* Exercise
For each line of the data below that holds "from", copy the line.
----- Record extracts
$ cat src/logic/mmtmr_regs.vh
`ifndef MMTMR_REGS_VH
`define MMTMR_REGS_VH

// ==========================================================
// Register map, byte addresses on the 8-bit AXI4-Lite address.
`define MMTMR_ADDR_W        8
`define MMTMR_START_ADDR    8'h00
`define MMTMR_IRQ_STAT_ADDR 8'h04
`define MMTMR_IRQ_MASK_ADDR 8'h08
// Channel i: mode at 8'h10 + 8*i, count at 8'h14 + 8*i.
`define MMTMR_CHAN_BASE     3'h2
`define MMTMR_CHAN_LAST     3'h7
`define MMTMR_NUM_CHAN      6

// ==========================================================
// Mode register fields.
`define MMTMR_MODE_LSB      0
`define MMTMR_EDGE_LSB      2
`define MMTMR_EVSRC_BIT     4
`define MMTMR_OVF_BIT       5
`define MMTMR_CLKSEL_LSB    6
`define MMTMR_MODE_RESET    8'h00

// Operating modes.
`define MMTMR_MODE_TIMER    2'h0
`define MMTMR_MODE_EVENT    2'h1
`define MMTMR_MODE_MEAS     2'h2

// Edge selection, shared by event counting and measurement.
`define MMTMR_EDGE_FALL     2'h0
`define MMTMR_EDGE_RISE     2'h1
`define MMTMR_EDGE_BOTH     2'h2

// Internal clock source selection.
`define MMTMR_CLK_DIV1      2'h0
`define MMTMR_CLK_DIV8      2'h1
`define MMTMR_CLK_DIV32     2'h2
`define MMTMR_CLK_SUB32     2'h3

// ==========================================================
// Prescaler terminal counts and count limits.
`define MMTMR_DIV8_LAST     3'h7
`define MMTMR_DIV32_LAST    5'h1F
`define MMTMR_CNT_MAX       16'hFFFF
`define MMTMR_CNT_RESET     16'h0000

// AXI responses.
`define MMTMR_RESP_OKAY     2'h0
`define MMTMR_RESP_SLVERR   2'h2

`endif

$ cat src/logic/mmtmr_top.v
// The AXI4-Lite register port and the address map were chosen for this implementation.
`timescale 1ns/10ps
`default_nettype none
`include "mmtmr_regs.vh"

module mmtmr_top (
	input  wire        clock,
	input  wire        nrst,
	input  wire [5:0]  channelEventInputPin,
	input  wire        subClock,
	input  wire [7:0]  s_axi_awaddr,
	input  wire        s_axi_awvalid,
	output reg         s_axi_awready,
	input  wire [31:0] s_axi_wdata,
	input  wire [3:0]  s_axi_wstrb,
	input  wire        s_axi_wvalid,
	output reg         s_axi_wready,
	output reg  [1:0]  s_axi_bresp,
	output reg         s_axi_bvalid,
	input  wire        s_axi_bready,
	input  wire [7:0]  s_axi_araddr,
	input  wire        s_axi_arvalid,
	output reg         s_axi_arready,
	output reg  [31:0] s_axi_rdata,
	output reg  [1:0]  s_axi_rresp,
	output reg         s_axi_rvalid,
	input  wire        s_axi_rready,
	output reg         irq
);

	// ======================================================
	// State.
	reg  [2:0]  div8_q;
	reg  [4:0]  div32_q;
	reg  [4:0]  subDiv_q;
	reg         subPrev_q;
	reg  [5:0]  pinPrev_q;
	reg  [15:0] cnt_q    [0:5];
	reg  [15:0] reload_q [0:5];
	reg  [7:0]  mode_q   [0:5];
	reg  [5:0]  start_q;
	reg  [5:0]  firstSeen_q;
	reg  [5:0]  ovfPulse_q;
	reg  [5:0]  irqStat_q;
	reg  [5:0]  irqMask_q;
	reg  [7:0]  awAddr_q;
	reg         awHeld_q;
	reg  [31:0] wData_q;
	reg  [3:0]  wStrb_q;
	reg         wHeld_q;
	integer     i;

	// ======================================================
	// Count sources and pin edges. Every source is a one-cycle
	// strobe on the system clock, not a derived clock, so the
	// whole block stays in one clock domain. The sub-clock is
	// sampled like any pin, so it must run well below half the
	// system clock or some of its rising edges are lost.
	wire tick1   = 1'b1;
	wire tick8   = (div8_q == `MMTMR_DIV8_LAST);
	wire tick32  = (div32_q == `MMTMR_DIV32_LAST);
	wire subRise = subClock & ~subPrev_q;
	wire tickS32 = subRise & (subDiv_q == `MMTMR_DIV32_LAST);
	// A pin level must stand for a full cycle to be seen at all.
	wire [5:0] pinRise = channelEventInputPin & ~pinPrev_q;
	wire [5:0] pinFall = ~channelEventInputPin & pinPrev_q;
	// A write is applied once both halves are held and the last
	// answer has been taken by the master.
	wire doWrite = awHeld_q & wHeld_q & ~s_axi_bvalid;

	// ======================================================
	// Helpers.

	// Channel slot of an address, valid when chanHit says so.
	function [2:0] chanOf;
		input [7:0] a;
		begin
			chanOf = a[5:3] - `MMTMR_CHAN_BASE;
		end
	endfunction

	function chanHit;
		input [7:0] a;
		begin
			chanHit = (a[7:6] == 2'h0) && (a[1:0] == 2'h0) &&
				(a[5:3] >= `MMTMR_CHAN_BASE);
		end
	endfunction

	function globalHit;
		input [7:0] a;
		begin
			globalHit = (a == `MMTMR_START_ADDR) ||
				(a == `MMTMR_IRQ_STAT_ADDR) ||
				(a == `MMTMR_IRQ_MASK_ADDR);
		end
	endfunction

	// Internal count source chosen by the clock select field.
	function srcTick;
		input [1:0] sel;
		input       t1;
		input       t8;
		input       t32;
		input       ts32;
		begin
			case (sel)
				`MMTMR_CLK_DIV1:  srcTick = t1;
				`MMTMR_CLK_DIV8:  srcTick = t8;
				`MMTMR_CLK_DIV32: srcTick = t32;
				default:          srcTick = ts32;
			endcase
		end
	endfunction

	// Effective pin edge for event counting and measurement.
	function edgeHit;
		input [1:0] sel;
		input       rise;
		input       fall;
		begin
			case (sel)
				`MMTMR_EDGE_FALL: edgeHit = fall;
				`MMTMR_EDGE_RISE: edgeHit = rise;
				default:          edgeHit = rise | fall;
			endcase
		end
	endfunction

	// ======================================================
	// Prescalers. Free running, so a channel started mid-way
	// may see its first divided tick early by up to one period.
	always @(posedge clock) begin
		if (!nrst) begin
			div8_q    <= 3'h0;
			div32_q   <= 5'h0;
			subDiv_q  <= 5'h0;
			subPrev_q <= 1'b0;
			pinPrev_q <= 6'h00;
		end else begin
			div8_q    <= div8_q + 3'h1;
			div32_q   <= div32_q + 5'h1;
			subPrev_q <= subClock;
			pinPrev_q <= channelEventInputPin;
			if (subRise) begin
				subDiv_q <= subDiv_q + 5'h1;
			end
		end
	end

	// ======================================================
	// AXI4-Lite handshake. Address and data are taken in either
	// order; one write and one read are in flight at most.
	always @(posedge clock) begin
		if (!nrst) begin
			s_axi_awready <= 1'b0;
			s_axi_wready  <= 1'b0;
			s_axi_bvalid  <= 1'b0;
			s_axi_bresp   <= `MMTMR_RESP_OKAY;
			s_axi_arready <= 1'b0;
			s_axi_rvalid  <= 1'b0;
			s_axi_rresp   <= `MMTMR_RESP_OKAY;
			s_axi_rdata   <= 32'h00000000;
			awAddr_q      <= 8'h00;
			awHeld_q      <= 1'b0;
			wData_q       <= 32'h00000000;
			wStrb_q       <= 4'h0;
			wHeld_q       <= 1'b0;
		end else begin
			s_axi_awready <= ~awHeld_q & ~s_axi_awready & ~s_axi_bvalid;
			s_axi_wready  <= ~wHeld_q & ~s_axi_wready & ~s_axi_bvalid;
			if (s_axi_awvalid && s_axi_awready) begin
				awAddr_q      <= s_axi_awaddr;
				awHeld_q      <= 1'b1;
				s_axi_awready <= 1'b0;
			end
			if (s_axi_wvalid && s_axi_wready) begin
				wData_q      <= s_axi_wdata;
				wStrb_q      <= s_axi_wstrb;
				wHeld_q      <= 1'b1;
				s_axi_wready <= 1'b0;
			end
			if (doWrite) begin
				awHeld_q     <= 1'b0;
				wHeld_q      <= 1'b0;
				s_axi_bvalid <= 1'b1;
				s_axi_bresp  <= (chanHit(awAddr_q) ||
					globalHit(awAddr_q)) ?
					`MMTMR_RESP_OKAY : `MMTMR_RESP_SLVERR;
			end else if (s_axi_bvalid && s_axi_bready) begin
				s_axi_bvalid <= 1'b0;
			end
			// Reads. The data come from the state at the edge that takes
			// the address, so one answer never mixes two updates.
			s_axi_arready <= ~s_axi_arready & ~s_axi_rvalid;
			if (s_axi_arvalid && s_axi_arready) begin
				s_axi_arready <= 1'b0;
				s_axi_rvalid  <= 1'b1;
				s_axi_rresp   <= `MMTMR_RESP_OKAY;
				s_axi_rdata   <= 32'h00000000;
				if (chanHit(s_axi_araddr)) begin
					if (!s_axi_araddr[2]) begin
						s_axi_rdata[7:0] <= mode_q[chanOf(s_axi_araddr)];
					end else if (mode_q[chanOf(s_axi_araddr)][1:0] ==
						`MMTMR_MODE_MEAS) begin
						s_axi_rdata[15:0] <=
							reload_q[chanOf(s_axi_araddr)];
					end else begin
						s_axi_rdata[15:0] <=
							cnt_q[chanOf(s_axi_araddr)];
					end
				end else if (s_axi_araddr == `MMTMR_START_ADDR) begin
					s_axi_rdata[5:0] <= start_q;
				end else if (s_axi_araddr == `MMTMR_IRQ_STAT_ADDR) begin
					s_axi_rdata[5:0] <= irqStat_q;
				end else if (s_axi_araddr == `MMTMR_IRQ_MASK_ADDR) begin
					s_axi_rdata[5:0] <= irqMask_q;
				end else begin
					s_axi_rresp <= `MMTMR_RESP_SLVERR;
				end
			end else if (s_axi_rvalid && s_axi_rready) begin
				s_axi_rvalid <= 1'b0;
			end
		end
	end

	// ======================================================
	// Channels, software register writes and interrupt status.
	// Hardware sets win over a write-one-to-clear in the same cycle
	// so that no event is lost.
	always @(posedge clock) begin : chanBlock
		reg       tick;
		reg       edgeSeen;
		reg [5:0] irqSet;
		reg [2:0] wc;
		reg       wrCnt;
		reg       wrMode;
		reg [15:0] wVal;
		tick     = 1'b0;
		edgeSeen = 1'b0;
		irqSet   = 6'h00;
		wc       = chanOf(awAddr_q);
		wrCnt    = 1'b0;
		wrMode   = 1'b0;
		wVal     = 16'h0000;
		if (!nrst) begin
			start_q     <= 6'h00;
			firstSeen_q <= 6'h00;
			ovfPulse_q  <= 6'h00;
			irqStat_q   <= 6'h00;
			irqMask_q   <= 6'h00;
			irq         <= 1'b0;
			for (i = 0; i < `MMTMR_NUM_CHAN; i = i + 1) begin
				cnt_q[i]    <= `MMTMR_CNT_RESET;
				reload_q[i] <= `MMTMR_CNT_RESET;
				mode_q[i]   <= `MMTMR_MODE_RESET;
			end
		end else begin
			// Each channel is handled in turn; the temporaries hold only
			// this channel's decisions, and its request bit is gathered
			// into irqSet for the status update below.
			for (i = 0; i < `MMTMR_NUM_CHAN; i = i + 1) begin
				wrCnt  = doWrite && chanHit(awAddr_q) && awAddr_q[2] &&
					(wc == i[2:0]);
				wrMode = doWrite && chanHit(awAddr_q) && !awAddr_q[2] &&
					(wc == i[2:0]) && wStrb_q[0];
				// Byte lanes merge into the 16-bit value.
				wVal[7:0]  = wStrb_q[0] ? wData_q[7:0] :
					reload_q[i][7:0];
				wVal[15:8] = wStrb_q[1] ? wData_q[15:8] :
					reload_q[i][15:8];
				ovfPulse_q[i] <= 1'b0;
				if (wrMode) begin
					// Overflow flag is not loaded from the data; a mode write clears it while the channel is started.
					mode_q[i][4:0] <= wData_q[4:0];
					mode_q[i][7:6] <= wData_q[7:6];
					if (start_q[i]) begin
						mode_q[i][`MMTMR_OVF_BIT] <= 1'b0;
					end
				end
				// Measurement counts up and latches on pin edges; the
				// other two modes share the down counter below.
				if (mode_q[i][1:0] == `MMTMR_MODE_MEAS) begin
					tick = srcTick(mode_q[i][7:6], tick1, tick8,
						tick32, tickS32);
					edgeSeen = edgeHit(mode_q[i][3:2], pinRise[i],
						pinFall[i]);
					if (!start_q[i]) begin
						firstSeen_q[i] <= 1'b0;
					end else if (edgeSeen) begin
						reload_q[i]    <= cnt_q[i];
						cnt_q[i]       <= `MMTMR_CNT_RESET;
						firstSeen_q[i] <= 1'b1;
						irqSet[i]      = firstSeen_q[i];
					end else if (tick) begin
						cnt_q[i] <= cnt_q[i] + 16'h0001;
						if (cnt_q[i] == `MMTMR_CNT_MAX) begin
							irqSet[i] = 1'b1;
							mode_q[i][`MMTMR_OVF_BIT] <= 1'b1;
						end
					end
					// Count writes are dropped here.
				end else begin
					if (mode_q[i][1:0] == `MMTMR_MODE_EVENT) begin
						if (mode_q[i][`MMTMR_EVSRC_BIT]) begin
							// Each link of a chain adds one cycle of
							// delay, so a full ring can never form a
							// combinational loop.
							tick = ovfPulse_q[(i + 5) % 6];
						end else begin
							tick = edgeHit(mode_q[i][3:2], pinRise[i],
								pinFall[i]);
						end
					end else begin
						tick = srcTick(mode_q[i][7:6], tick1, tick8,
							tick32, tickS32);
					end
					firstSeen_q[i] <= 1'b0;
					if (wrCnt) begin
						reload_q[i] <= wVal;
						if (!start_q[i]) begin
							cnt_q[i] <= wVal;
						end
					end
					if (start_q[i] && tick) begin
						if (cnt_q[i] == `MMTMR_CNT_RESET) begin
							// Reload after the zero count: n+1 ticks.
							cnt_q[i]      <= wrCnt ? wVal :
								reload_q[i];
							irqSet[i]     = 1'b1;
							ovfPulse_q[i] <= 1'b1;
						end else begin
							cnt_q[i] <= cnt_q[i] - 16'h0001;
						end
					end
				end
			end
			if (doWrite && wStrb_q[0]) begin
				if (awAddr_q == `MMTMR_START_ADDR) begin
					start_q <= wData_q[5:0];
				end
				if (awAddr_q == `MMTMR_IRQ_MASK_ADDR) begin
					irqMask_q <= wData_q[5:0];
				end
			end
			if (doWrite && wStrb_q[0] &&
				(awAddr_q == `MMTMR_IRQ_STAT_ADDR)) begin
				irqStat_q <= (irqStat_q & ~wData_q[5:0]) | irqSet;
			end else begin
				irqStat_q <= irqStat_q | irqSet;
			end
			irq <= |(irqStat_q & irqMask_q);
		end
	end

endmodule // mmtmr_top

`default_nettype wire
----------
* Finished exercise
			// Reads. The data come from the state at the edge that takes
					// Overflow flag is not loaded from the data; a mode write clears it while the channel is started.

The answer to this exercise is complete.